• _What the exercise asks_: The lines from the first line of the entries through the line containing "gates | 9 | 3.14 |" are to be repeated exactly, with both of those lines included.
· · · · ·
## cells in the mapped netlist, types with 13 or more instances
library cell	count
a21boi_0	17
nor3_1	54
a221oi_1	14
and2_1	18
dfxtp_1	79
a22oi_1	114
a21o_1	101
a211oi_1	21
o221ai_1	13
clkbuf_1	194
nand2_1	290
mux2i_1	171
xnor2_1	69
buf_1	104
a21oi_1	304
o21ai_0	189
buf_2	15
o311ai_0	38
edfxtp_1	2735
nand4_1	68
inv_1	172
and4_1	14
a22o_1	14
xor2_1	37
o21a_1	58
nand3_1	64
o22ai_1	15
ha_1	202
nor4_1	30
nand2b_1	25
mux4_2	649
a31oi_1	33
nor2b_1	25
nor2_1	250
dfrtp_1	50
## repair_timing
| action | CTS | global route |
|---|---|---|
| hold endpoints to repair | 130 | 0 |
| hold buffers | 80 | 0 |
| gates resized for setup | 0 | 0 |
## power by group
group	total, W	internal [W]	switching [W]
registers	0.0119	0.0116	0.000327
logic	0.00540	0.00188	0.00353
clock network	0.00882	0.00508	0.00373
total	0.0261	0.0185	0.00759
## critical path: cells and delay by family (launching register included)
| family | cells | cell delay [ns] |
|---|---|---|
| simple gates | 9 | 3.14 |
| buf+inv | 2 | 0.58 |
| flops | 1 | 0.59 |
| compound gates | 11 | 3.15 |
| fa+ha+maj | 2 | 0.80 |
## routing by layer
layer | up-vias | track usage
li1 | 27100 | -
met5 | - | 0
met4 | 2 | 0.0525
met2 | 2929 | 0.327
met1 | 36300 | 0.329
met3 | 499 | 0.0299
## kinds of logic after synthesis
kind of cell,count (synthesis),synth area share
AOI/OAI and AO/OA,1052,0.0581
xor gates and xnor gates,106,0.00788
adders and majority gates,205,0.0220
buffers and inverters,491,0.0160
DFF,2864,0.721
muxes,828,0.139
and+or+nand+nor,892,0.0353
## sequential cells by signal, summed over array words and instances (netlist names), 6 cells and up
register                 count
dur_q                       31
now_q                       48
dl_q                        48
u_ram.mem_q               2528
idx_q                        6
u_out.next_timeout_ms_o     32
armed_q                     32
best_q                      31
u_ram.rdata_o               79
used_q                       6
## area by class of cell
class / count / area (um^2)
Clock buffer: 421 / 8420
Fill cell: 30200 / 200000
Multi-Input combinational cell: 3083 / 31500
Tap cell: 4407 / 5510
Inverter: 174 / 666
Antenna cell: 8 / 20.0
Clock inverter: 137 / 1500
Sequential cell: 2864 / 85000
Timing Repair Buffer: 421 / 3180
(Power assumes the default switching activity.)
===== src/rtl/i2cm_queue.sv =====
// Short register queue between the front and back parts of the I2C master
// byte engine. Depends on i2cm_pkg for the status type.
`timescale 1ns / 1ps

module i2cm_queue
    import i2cm_pkg::*;
#(
    parameter int DEPTH = 4,
    parameter int WIDTH = 13
)
(
    input  logic             clk,
    input  logic             rst_n,
    input  logic             push,
    input  logic [WIDTH-1:0] push_data,
    input  logic             pop,
    output logic [WIDTH-1:0] pop_data,
    output q_status_t        status
);

    localparam int PTR_BITS = (DEPTH > 1) ? $clog2(DEPTH) : 1;
    localparam int CNT_BITS = $clog2(DEPTH + 1);
    localparam logic [PTR_BITS-1:0] LAST_PTR = PTR_BITS'(DEPTH - 1);
    localparam logic [CNT_BITS-1:0] FULL_CNT = CNT_BITS'(DEPTH);

    logic [WIDTH-1:0]    slot_reg [DEPTH];
    logic [PTR_BITS-1:0] wr_ptr_reg;
    logic [PTR_BITS-1:0] wr_ptr_next;
    logic [PTR_BITS-1:0] rd_ptr_reg;
    logic [PTR_BITS-1:0] rd_ptr_next;
    logic [CNT_BITS-1:0] count_reg;
    logic [CNT_BITS-1:0] count_next;

    assign pop_data         = slot_reg[rd_ptr_reg];
    assign status.not_empty = (count_reg != '0);
    assign status.full      = (count_reg == FULL_CNT);

    always_comb
    begin
        wr_ptr_next = wr_ptr_reg;
        rd_ptr_next = rd_ptr_reg;
        count_next  = count_reg;
        if (push)
        begin
            wr_ptr_next = (wr_ptr_reg == LAST_PTR) ? '0 : wr_ptr_reg + 1'b1;
        end
        if (pop)
        begin
            rd_ptr_next = (rd_ptr_reg == LAST_PTR) ? '0 : rd_ptr_reg + 1'b1;
        end
        if (push && !pop)
        begin
            count_next = count_reg + 1'b1;
        end
        else if (pop && !push)
        begin
            count_next = count_reg - 1'b1;
        end
    end

    always_ff @(posedge clk or negedge rst_n)
    begin
        if (!rst_n)
        begin
            wr_ptr_reg <= '0;
            rd_ptr_reg <= '0;
            count_reg  <= '0;
        end
        else
        begin
            wr_ptr_reg <= wr_ptr_next;
            rd_ptr_reg <= rd_ptr_next;
            count_reg  <= count_next;
        end
    end

    always_ff @(posedge clk)
    begin
        if (push)
        begin
            slot_reg[wr_ptr_reg] <= push_data;
        end
    end

    a_no_overflow: assert property (@(posedge clk) disable iff (!rst_n)
        status.full |-> !push)
        else $error("Queue written while full.");

    a_no_underflow: assert property (@(posedge clk) disable iff (!rst_n)
        pop |-> status.not_empty)
        else $error("Queue read while empty.");

    a_count_bound: assert property (@(posedge clk) disable iff (!rst_n)
        count_reg <= FULL_CNT)
        else $error("Queue count beyond depth.");

endmodule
· · · · ·
• _Solved problem_:
## cells in the mapped netlist, types with 13 or more instances
library cell	count
a21boi_0	17
nor3_1	54
a221oi_1	14
and2_1	18
dfxtp_1	79
a22oi_1	114
a21o_1	101
a211oi_1	21
o221ai_1	13
clkbuf_1	194
nand2_1	290
mux2i_1	171
xnor2_1	69
buf_1	104
a21oi_1	304
o21ai_0	189
buf_2	15
o311ai_0	38
edfxtp_1	2735
nand4_1	68
inv_1	172
and4_1	14
a22o_1	14
xor2_1	37
o21a_1	58
nand3_1	64
o22ai_1	15
ha_1	202
nor4_1	30
nand2b_1	25
mux4_2	649
a31oi_1	33
nor2b_1	25
nor2_1	250
dfrtp_1	50
## repair_timing
| action | CTS | global route |
|---|---|---|
| hold endpoints to repair | 130 | 0 |
| hold buffers | 80 | 0 |
| gates resized for setup | 0 | 0 |
## power by group
group	total, W	internal [W]	switching [W]
registers	0.0119	0.0116	0.000327
logic	0.00540	0.00188	0.00353
clock network	0.00882	0.00508	0.00373
total	0.0261	0.0185	0.00759
## critical path: cells and delay by family (launching register included)
| family | cells | cell delay [ns] |
|---|---|---|
| simple gates | 9 | 3.14 |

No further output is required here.